▶ _Exercise details_
A single number is wanted: how many lines of the records below contain the word "Yosys".
━━ The data ━━
**src/design/serctl_pkg.sv**
```systemverilog
// Constants and carrier types for the serializer control configuration registers
// Notes on behaviour
// - Mode bit 7 picks undriven-input fallback: 0 high, 1 low; resets to 1.
// - Mode bit 5 holds CRC error counters cleared while 1; software clears it.
// - Mode bit 4 set gates RGB data with display enable; clear passes it.
// - Bus control bits 4:3 set clock-to-data delay 240 to 360ns, 40ns steps.
// - Bus control bit 2 set rejects register writes from the far side.
// - That blocking leaves remote access to local-side bus slaves untouched.
// - Bus control bit 1 picks watchdog timeout: 0 about 1s, 1 about 50us.
// - Bus control bit 0 set disables the bus watchdog; 0 enables it.
// - Data line high and idle for the timeout means the bus is free.
// - Data line low and idle until timeout: drive nine clock pulses.
// - Remote receiver bits 7:1 hold its bus address; 0 disables access.
// - After receive lock the address loads from the control channel.
// - Remote receiver bit 0 set freezes the address against auto load.
// - Per-port address and freeze bit use port two copy when selected.
// - CRC error count reads at 0x0A low byte and 0x0B high byte.
package serctl_pkg;

  localparam logic [7:0] MODE_SELECT_OFFSET   = 8'h04;
  localparam logic [7:0] BUS_CONTROL_OFFSET   = 8'h05;
  localparam logic [7:0] REMOTE_RX_OFFSET     = 8'h06;
  localparam logic [7:0] CRC_COUNT_LO_OFFSET  = 8'h0A;
  localparam logic [7:0] CRC_COUNT_HI_OFFSET  = 8'h0B;

  localparam logic [7:0] MODE_SELECT_RESET    = 8'h80;
  localparam logic [7:0] MODE_SELECT_MASK     = 8'hB0;
  localparam logic [7:0] BUS_CONTROL_RESET    = 8'h00;
  localparam logic [7:0] BUS_CONTROL_MASK     = 8'h1F;
  localparam logic [7:0] REMOTE_RX_RESET      = 8'h00;

  localparam int FAILSAFE_LOW_BIT   = 7;
  localparam int CRC_CLEAR_BIT      = 5;
  localparam int RGB_GATE_BIT       = 4;
  localparam int SDA_DELAY_HI_BIT   = 4;
  localparam int SDA_DELAY_LO_BIT   = 3;
  localparam int LOCAL_WR_DIS_BIT   = 2;
  localparam int WDOG_SPEEDUP_BIT   = 1;
  localparam int WDOG_DISABLE_BIT   = 0;

  localparam int CLK_PERIOD_NS      = 100;
  localparam int SDA_DELAY_BASE_NS  = 240;
  localparam int SDA_DELAY_STEP_NS  = 40;
  localparam int WDOG_LONG_NS       = 1000000000;
  localparam int WDOG_SHORT_NS      = 50000;
  localparam int CLEAR_HALF_NS      = 5000;
  localparam int WDOG_LONG_CYCLES   = WDOG_LONG_NS / CLK_PERIOD_NS;
  localparam int WDOG_SHORT_CYCLES  = WDOG_SHORT_NS / CLK_PERIOD_NS;
  localparam int CLEAR_HALF_CYCLES  = (CLEAR_HALF_NS + CLK_PERIOD_NS - 1) / CLK_PERIOD_NS;
  localparam int CLEAR_PULSES       = 9;

  typedef struct packed {
    logic       wr;
    logic       rd;
    logic       remote;
    logic [7:0] addr;
    logic [7:0] wdata;
  } reg_req_s;

  typedef struct packed {
    logic [6:0] addr;
    logic       lock;
  } remote_id_s;

endpackage

```
**src/design/bus_watchdog.sv**
```systemverilog
// Control bus watchdog: bus-free detection and nine-pulse bus clear
`timescale 1ns/100ps
module bus_watchdog #(
  parameter int unsigned LONG_CYCLES  = serctl_pkg::WDOG_LONG_CYCLES,
  parameter int unsigned SHORT_CYCLES = serctl_pkg::WDOG_SHORT_CYCLES,
  parameter int unsigned HALF_CYCLES  = serctl_pkg::CLEAR_HALF_CYCLES,
  parameter int          CNT_W        = 24
) (
  input  wire logic i_clock,
  input  wire logic i_rst_n,
  input  wire logic i_disable,
  input  wire logic i_speedup,
  input  wire logic i_scl_in,
  input  wire logic i_sda_in,
  output logic      o_scl_out,
  output logic      o_scl_oe_n,
  output logic      o_bus_free,
  output logic      o_bus_clearing
);
  import serctl_pkg::*;

  typedef enum logic [3:0] {
    WATCH  = 4'b0001,
    FREE   = 4'b0010,
    CLR_LO = 4'b0100,
    CLR_HI = 4'b1000
  } wd_state_e;

  wd_state_e        state_r;
  logic [CNT_W-1:0] idle_cnt_r;
  logic [CNT_W-1:0] limit;
  logic [7:0]       half_cnt_r;
  logic [3:0]       pulse_cnt_r;
  logic             scl_prev_r;
  logic             sda_prev_r;
  logic             activity;
  logic             expired;
  logic             half_tick;

  assign limit     = i_speedup ? CNT_W'(SHORT_CYCLES - 1) : CNT_W'(LONG_CYCLES - 1);
  assign activity  = (i_scl_in != scl_prev_r) || (i_sda_in != sda_prev_r);
  assign expired   = !activity && idle_cnt_r >= limit;
  assign half_tick = half_cnt_r == 8'(HALF_CYCLES - 1);

  always_ff @(posedge i_clock) begin
    if (!i_rst_n) begin
      scl_prev_r <= 1'b1;
      sda_prev_r <= 1'b1;
    end else begin
      scl_prev_r <= i_scl_in;
      sda_prev_r <= i_sda_in;
    end
  end

  always_ff @(posedge i_clock) begin
    if (!i_rst_n || i_disable || state_r != WATCH || activity) begin
      idle_cnt_r <= '0;
    end else if (!expired) begin
      idle_cnt_r <= idle_cnt_r + 1'b1;
    end
  end

  // Clear-pulse rate divider
  always_ff @(posedge i_clock) begin
    if (!i_rst_n || !(state_r == CLR_LO || state_r == CLR_HI) || half_tick) begin
      half_cnt_r <= '0;
    end else begin
      half_cnt_r <= half_cnt_r + 1'b1;
    end
  end

  always_ff @(posedge i_clock) begin
    if (!i_rst_n || i_disable) begin
      state_r     <= WATCH;
      pulse_cnt_r <= '0;
    end else begin
      unique case (state_r)
        WATCH: begin
          pulse_cnt_r <= '0;
          if (expired) begin
            state_r <= i_sda_in ? FREE : CLR_LO;
          end
        end
        FREE: begin
          if (activity) begin
            state_r <= WATCH;
          end
        end
        CLR_LO: begin
          if (half_tick) begin
            state_r     <= CLR_HI;
            pulse_cnt_r <= pulse_cnt_r + 1'b1;
          end
        end
        CLR_HI: begin
          if (half_tick) begin
            state_r <= (pulse_cnt_r == 4'(CLEAR_PULSES)) ? WATCH : CLR_LO;
          end
        end
        default: state_r <= WATCH;
      endcase
    end
  end

  always_ff @(posedge i_clock) begin
    if (!i_rst_n) begin
      o_scl_out      <= 1'b0;
      o_scl_oe_n     <= 1'b1;
      o_bus_free     <= 1'b0;
      o_bus_clearing <= 1'b0;
    end else begin
      o_scl_out      <= 1'b0;
      o_scl_oe_n     <= !(state_r == CLR_LO);
      o_bus_free     <= state_r == FREE;
      o_bus_clearing <= state_r == CLR_LO || state_r == CLR_HI;
    end
  end
endmodule

```
**src/design/crc_error_counter.sv**
```systemverilog
// Saturating back-channel CRC error counter with a hold-clear input
`timescale 1ns/100ps
module crc_error_counter #(
  parameter int CNT_W = 16
) (
  input  wire logic             i_clock,
  input  wire logic             i_rst_n,
  input  wire logic             i_clear,
  input  wire logic             i_error,
  output logic      [CNT_W-1:0] o_count
);

  always_ff @(posedge i_clock) begin
    if (!i_rst_n) begin
      o_count <= '0;
    end else if (i_clear) begin
      o_count <= '0;
    end else if (i_error && o_count != '1) begin
      o_count <= o_count + 1'b1;
    end
  end

endmodule

```
**src/design/serializer_control_config_regs.sv**
```systemverilog
// Serializer control configuration registers with watchdog and CRC counters
`timescale 1ns/100ps
module serializer_control_config_regs #(
  parameter int unsigned WDOG_LONG_CYCLES  = serctl_pkg::WDOG_LONG_CYCLES,
  parameter int unsigned WDOG_SHORT_CYCLES = serctl_pkg::WDOG_SHORT_CYCLES,
  parameter int unsigned CLEAR_HALF_CYCLES = serctl_pkg::CLEAR_HALF_CYCLES,
  parameter int          WDOG_CNT_W        = 24,
  parameter int          CRC_CNT_W         = 16,
  parameter int          RGB_W             = 24
) (
  input  wire logic                  i_clock,
  input  wire logic                  i_rst_n,
  input  wire serctl_pkg::reg_req_s  i_reg_req,
  output logic      [7:0]            o_reg_rdata,
  output logic                       o_reg_rd_valid,
  output logic                       o_write_rejected,
  input  wire logic                  i_second_port_select,
  input  wire logic [1:0]            i_crc_error,
  input  wire logic [1:0]            i_rx_lock,
  input  wire logic [1:0]            i_remote_addr_load,
  input  wire logic [6:0]            i_remote_addr_value,
  input  wire logic [RGB_W-1:0]      i_rgb_data,
  input  wire logic                  i_display_enable_strobe,
  output logic      [RGB_W-1:0]      o_rgb_data,
  output logic                       o_failsafe_low,
  output logic      [2:0]            o_sda_delay_cycles,
  input  wire logic                  i_scl_in,
  input  wire logic                  i_sda_in,
  output logic                       o_scl_out,
  output logic                       o_scl_oe_n,
  output logic                       o_bus_free,
  output logic                       o_bus_clearing,
  output logic      [6:0]            o_remote_addr_p0,
  output logic      [6:0]            o_remote_addr_p1,
  output logic      [1:0]            o_remote_access_en
);
  import serctl_pkg::*;

  logic [7:0]           mode_r;
  logic [7:0]           ctrl_r;
  remote_id_s           id_r [0:1];
  logic [CRC_CNT_W-1:0] crc_count [0:1];
  logic                 local_addr;
  logic                 blocked;
  logic                 wr_ok;
  logic                 sel;
  remote_id_s           id_sel;
  logic [CRC_CNT_W-1:0] crc_sel;
  logic [7:0]           rdata_nxt;
  logic                 rd_hit;

  assign sel     = i_second_port_select;
  assign id_sel  = sel ? id_r[1] : id_r[0];
  assign crc_sel = sel ? crc_count[1] : crc_count[0];

  assign local_addr = i_reg_req.addr == MODE_SELECT_OFFSET
                   || i_reg_req.addr == BUS_CONTROL_OFFSET
                   || i_reg_req.addr == REMOTE_RX_OFFSET;
  // Only register writes are gated; remote slave traffic never passes here
  assign blocked = i_reg_req.remote && ctrl_r[LOCAL_WR_DIS_BIT];
  assign wr_ok   = i_reg_req.wr && local_addr && !blocked;

  // Mode select register
  always_ff @(posedge i_clock) begin
    if (!i_rst_n) begin
      mode_r <= MODE_SELECT_RESET;
    end else if (wr_ok && i_reg_req.addr == MODE_SELECT_OFFSET) begin
      mode_r <= i_reg_req.wdata & MODE_SELECT_MASK;
    end
  end

  // Bus control register
  always_ff @(posedge i_clock) begin
    if (!i_rst_n) begin
      ctrl_r <= BUS_CONTROL_RESET;
    end else if (wr_ok && i_reg_req.addr == BUS_CONTROL_OFFSET) begin
      ctrl_r <= i_reg_req.wdata & BUS_CONTROL_MASK;
    end
  end

  // Remote receiver address, one copy per port
  always_ff @(posedge i_clock) begin
    for (int p = 0; p < 2; p++) begin
      if (!i_rst_n) begin
        id_r[p] <= remote_id_s'(REMOTE_RX_RESET);
      end else if (wr_ok && i_reg_req.addr == REMOTE_RX_OFFSET && sel == 1'(p)) begin
        id_r[p] <= remote_id_s'(i_reg_req.wdata);
      end else if (i_remote_addr_load[p] && i_rx_lock[p] && !id_r[p].lock) begin
        id_r[p].addr <= i_remote_addr_value;
      end
    end
  end

  always_ff @(posedge i_clock) begin
    if (!i_rst_n) begin
      o_remote_addr_p0   <= '0;
      o_remote_addr_p1   <= '0;
      o_remote_access_en <= '0;
    end else begin
      o_remote_addr_p0   <= id_r[0].addr;
      o_remote_addr_p1   <= id_r[1].addr;
      o_remote_access_en <= {id_r[1].addr != '0, id_r[0].addr != '0};
    end
  end

  always_ff @(posedge i_clock) begin
    if (!i_rst_n) begin
      o_write_rejected <= 1'b0;
    end else begin
      o_write_rejected <= i_reg_req.wr && local_addr && blocked;
    end
  end

  // CRC error counters per port
  for (genvar g = 0; g < 2; g++) begin : g_crc
    crc_error_counter #(
      .CNT_W (CRC_CNT_W)
    ) u_count (
      .i_clock (i_clock),
      .i_rst_n (i_rst_n),
      .i_clear (mode_r[CRC_CLEAR_BIT]),
      .i_error (i_crc_error[g]),
      .o_count (crc_count[g])
    );
  end

  // Read decode
  always_comb begin
    rdata_nxt = 8'h00;
    rd_hit    = 1'b1;
    unique case (i_reg_req.addr)
      MODE_SELECT_OFFSET:  rdata_nxt = mode_r;
      BUS_CONTROL_OFFSET:  rdata_nxt = ctrl_r;
      REMOTE_RX_OFFSET:    rdata_nxt = id_sel;
      CRC_COUNT_LO_OFFSET: rdata_nxt = crc_sel[7:0];
      CRC_COUNT_HI_OFFSET: rdata_nxt = crc_sel[15:8];
      default:             rd_hit    = 1'b0;
    endcase
  end

  always_ff @(posedge i_clock) begin
    if (!i_rst_n) begin
      o_reg_rdata    <= 8'h00;
      o_reg_rd_valid <= 1'b0;
    end else begin
      o_reg_rd_valid <= i_reg_req.rd && rd_hit;
      if (i_reg_req.rd) begin
        o_reg_rdata <= rdata_nxt;
      end
    end
  end

  // Video path and pin-level configuration
  always_ff @(posedge i_clock) begin
    if (!i_rst_n) begin
      o_rgb_data <= '0;
    end else if (mode_r[RGB_GATE_BIT] && !i_display_enable_strobe) begin
      o_rgb_data <= '0;
    end else begin
      o_rgb_data <= i_rgb_data;
    end
  end

  always_ff @(posedge i_clock) begin
    if (!i_rst_n) begin
      o_failsafe_low     <= MODE_SELECT_RESET[FAILSAFE_LOW_BIT];
      o_sda_delay_cycles <= 3'((SDA_DELAY_BASE_NS + CLK_PERIOD_NS - 1) / CLK_PERIOD_NS);
    end else begin
      o_failsafe_low     <= mode_r[FAILSAFE_LOW_BIT];
      // Least delay rounds up to whole cycles
      o_sda_delay_cycles <= 3'((SDA_DELAY_BASE_NS
                             + int'(ctrl_r[SDA_DELAY_HI_BIT:SDA_DELAY_LO_BIT]) * SDA_DELAY_STEP_NS
                             + CLK_PERIOD_NS - 1) / CLK_PERIOD_NS);
    end
  end

  bus_watchdog #(
    .LONG_CYCLES  (WDOG_LONG_CYCLES),
    .SHORT_CYCLES (WDOG_SHORT_CYCLES),
    .HALF_CYCLES  (CLEAR_HALF_CYCLES),
    .CNT_W        (WDOG_CNT_W)
  ) u_watchdog (
    .i_clock        (i_clock),
    .i_rst_n        (i_rst_n),
    .i_disable      (ctrl_r[WDOG_DISABLE_BIT]),
    .i_speedup      (ctrl_r[WDOG_SPEEDUP_BIT]),
    .i_scl_in       (i_scl_in),
    .i_sda_in       (i_sda_in),
    .o_scl_out      (o_scl_out),
    .o_scl_oe_n     (o_scl_oe_n),
    .o_bus_free     (o_bus_free),
    .o_bus_clearing (o_bus_clearing)
  );
endmodule

```
**config.mk**
```make
export PLATFORM = sky130hd
export DESIGN_NAME = serializer_control_config_regs
export DESIGN_NICKNAME = d
export VERILOG_FILES = /design/src/design/serctl_pkg.sv /design/src/design/bus_watchdog.sv /design/src/design/crc_error_counter.sv /design/src/design/serializer_control_config_regs.sv
export SDC_FILE = /design/constraint.sdc
export NUM_CORES = 1
export LEC_CHECK = 0
export ABC_AREA = 1
export ABC_CLOCK_PERIOD_IN_PS = 3900
export BUFFER_PORTS_ARGS = -buffer_cell sky130_fd_sc_hd__buf_2
export CORE_UTILIZATION = 50
export CTS_CLUSTER_DIAMETER = 80
export DETAILED_ROUTE_END_ITERATION = 10
export GPL_TIMING_DRIVEN = 1
export PLACE_DENSITY_LB_ADDON = 0.25
export SLEW_MARGIN = 20
export SYNTH_ARGS = -nofsm -noshare
export SYNTH_HDL_FRONTEND = slang
export SYNTH_SLANG_ARGS = --single-unit
```
**constraint.sdc**
```tcl
create_clock -name i_clock -period 3.9 [get_ports i_clock]
set_input_delay 0.78 -clock i_clock [delete_from_list [all_inputs] [get_ports i_clock]]
set_output_delay 0.78 -clock i_clock [all_outputs]
set_load 0.01 [all_outputs]
```
; ---- After elaboration in Yosys (flattened, before gate mapping)
; Memories as Yosys holds them, arrays and structs flattened.
; Index checks and enable logic that the tools add are counted.
[classes]
n_addsub = 8
n_mul = 1
div = 1
order_cmp = 1
n_eq_ne = 20
muxes = 33
bitwise = 6
reduce_logical = 43
[op_table]
columns = op, n
row1 = 8-bit case mux with 5 select lines, 1
row2 = 16-bit by 1-bit adder with 16-bit output (second input constant), 2
row3 = 32-bit by 8-bit divider with 32-bit output (second input constant), 1
row4 = 16-bit != test (second input constant), 2
row5 = 24-bit by 1-bit adder with 24-bit output (second input constant), 1
row6 = 8-bit by 3-bit equality test with 1-bit output (second input constant), 3
row7 = 24-bit greater-or-equal comparator, 1
row8 = 24-bit 2-to-1 mux, 1
row9 = 8-bit 2-to-1 mux, 3
row10 = 4-bit 2-to-1 mux, 5
row11 = 1-bit logical AND, 18
row12 = 8-bit by 4-bit equality test with 1-bit output (second input constant), 2
row13 = 1-bit 2-to-1 mux, 16
row14 = 16-bit 2-to-1 mux, 1
row15 = 4-bit case mux with 4 select lines, 1
row16 = 7-bit 2-to-1 mux, 2
row17 = 7-bit nonzero test, 2
row18 = 10-bit by 1-bit subtractor with 11-bit output (second input constant), 1
row19 = 9-bit by 7-bit adder with 10-bit output (second input constant), 1
row20 = 8-bit by 8-bit adder with 9-bit output (first input constant), 1
row21 = 1-bit logical OR, 9
row22 = 8-bit by 1-bit adder with 8-bit output (second input constant), 1
row23 = 4-bit equality test (second input constant), 2
row24 = 8-bit by 6-bit equality test with 1-bit output (second input constant), 1
row25 = other kinds (18), 35
[totals]
regBits = 139
mem_bits_rw = 16
inputBits = 62
out_inout_bits = 58
memories = 1
[mem_list]
columns = memory, words, width, read_ports, rd_ports_with_merged_regs, wr, line
row1 = id_r, 2, 8, 2, 0, 2, serializer_control_config_regs.sv:41  ; remote_id_s id_r [0:1];

; ---- Logic depth before layout (Yosys ltp)
[logic_depth]
ltp_word = 12
mapped_depth = 16

; ---- Hierarchy
; Synthesis repeated with hierarchy kept, for this count alone.
[unflattened]
hier_cells = 1200
hier_area_um2 = 8186.6
[by_module_without_submodules]
columns = mod, n_inst, cells_each, area_per_inst_um2, seq_area_each_um2
row1 = serializer_control_config_regs, 1, 493, 3688.5, 1721.7
row2 = bus_watchdog, 1, 401, 2676.3, 900.9
row3 = crc_error_counter, 2, 153, 910.9, 320.3

; ---- Worst setup path after synthesis
; No wires, ideal clock.
[synth_path]
kind = input port to flip-flop
startpoint = input i_reg_req[11] in the netlist's numbering
endpoint = memory id_r[0][1] in the netlist's numbering (enable)
setup_ns = 0.381
arrival_ns = 1.935
path_slack_ns = 1.584
path_stages = 13
path_cell_list = inv_2 nand2_2 clkinv_1 nand2_1 nor2_4 nand2_2 a21oi_2 nand2_2 inv_4 nand2_4 nand2_2 inv_2 o21ai_0
[synth_rtl]
columns = element, line
row1 = start: declaration, serializer_control_config_regs.sv:13  ; input wire serctl_pkg::reg_req_s i_reg_req,
row2 = end: declaration, serializer_control_config_regs.sv:41

; ---- Final worst setup path
[layout_path]
startpoint = register ctrl_r[1]
endpoint = register u_watchdog.state_r[3]
[layout_via]
elab_chain_len = 5
[layout_rtl]
columns = element, line
row1 = start: declaration, serializer_control_config_regs.sv:40  ; logic [7:0] ctrl_r;
row2 = start signal: assignment, serializer_control_config_regs.sv:77  ; ctrl_r <= i_reg_req.wdata & BUS_CONTROL_MASK;
row3 = 24-bit 2-to-1 mux, bus_watchdog.sv:40  ; assign limit = i_speedup ? CNT_W'(SHORT_CYCLES - 1) : CNT_W'(LONG_CYCLES - 1);
row4 = 24-bit greater-or-equal comparator, bus_watchdog.sv:42  ; assign expired = !activity && idle_cnt_r >= limit;
row5 = 1-bit logical AND, bus_watchdog.sv:42
row6 = 2-bit by 1-bit != test with 1-bit output (no source line), --
row7 = 4-bit AND reduction (no source line), --
row8 = end signal: assignment, bus_watchdog.sv:81  ; state_r <= i_sda_in ? FREE : CLR_LO;
row9 = end signal: assignment, bus_watchdog.sv:97  ; state_r <= (pulse_cnt_r == 4'(CLEAR_PULSES)) ? WATCH : CLR_LO;
row10 = end: declaration, bus_watchdog.sv:29  ; wd_state_e state_r;
; Every way passes these cells.
; A chain may end at the register's enable or synchronous reset.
━━━
▶ _Response box_
3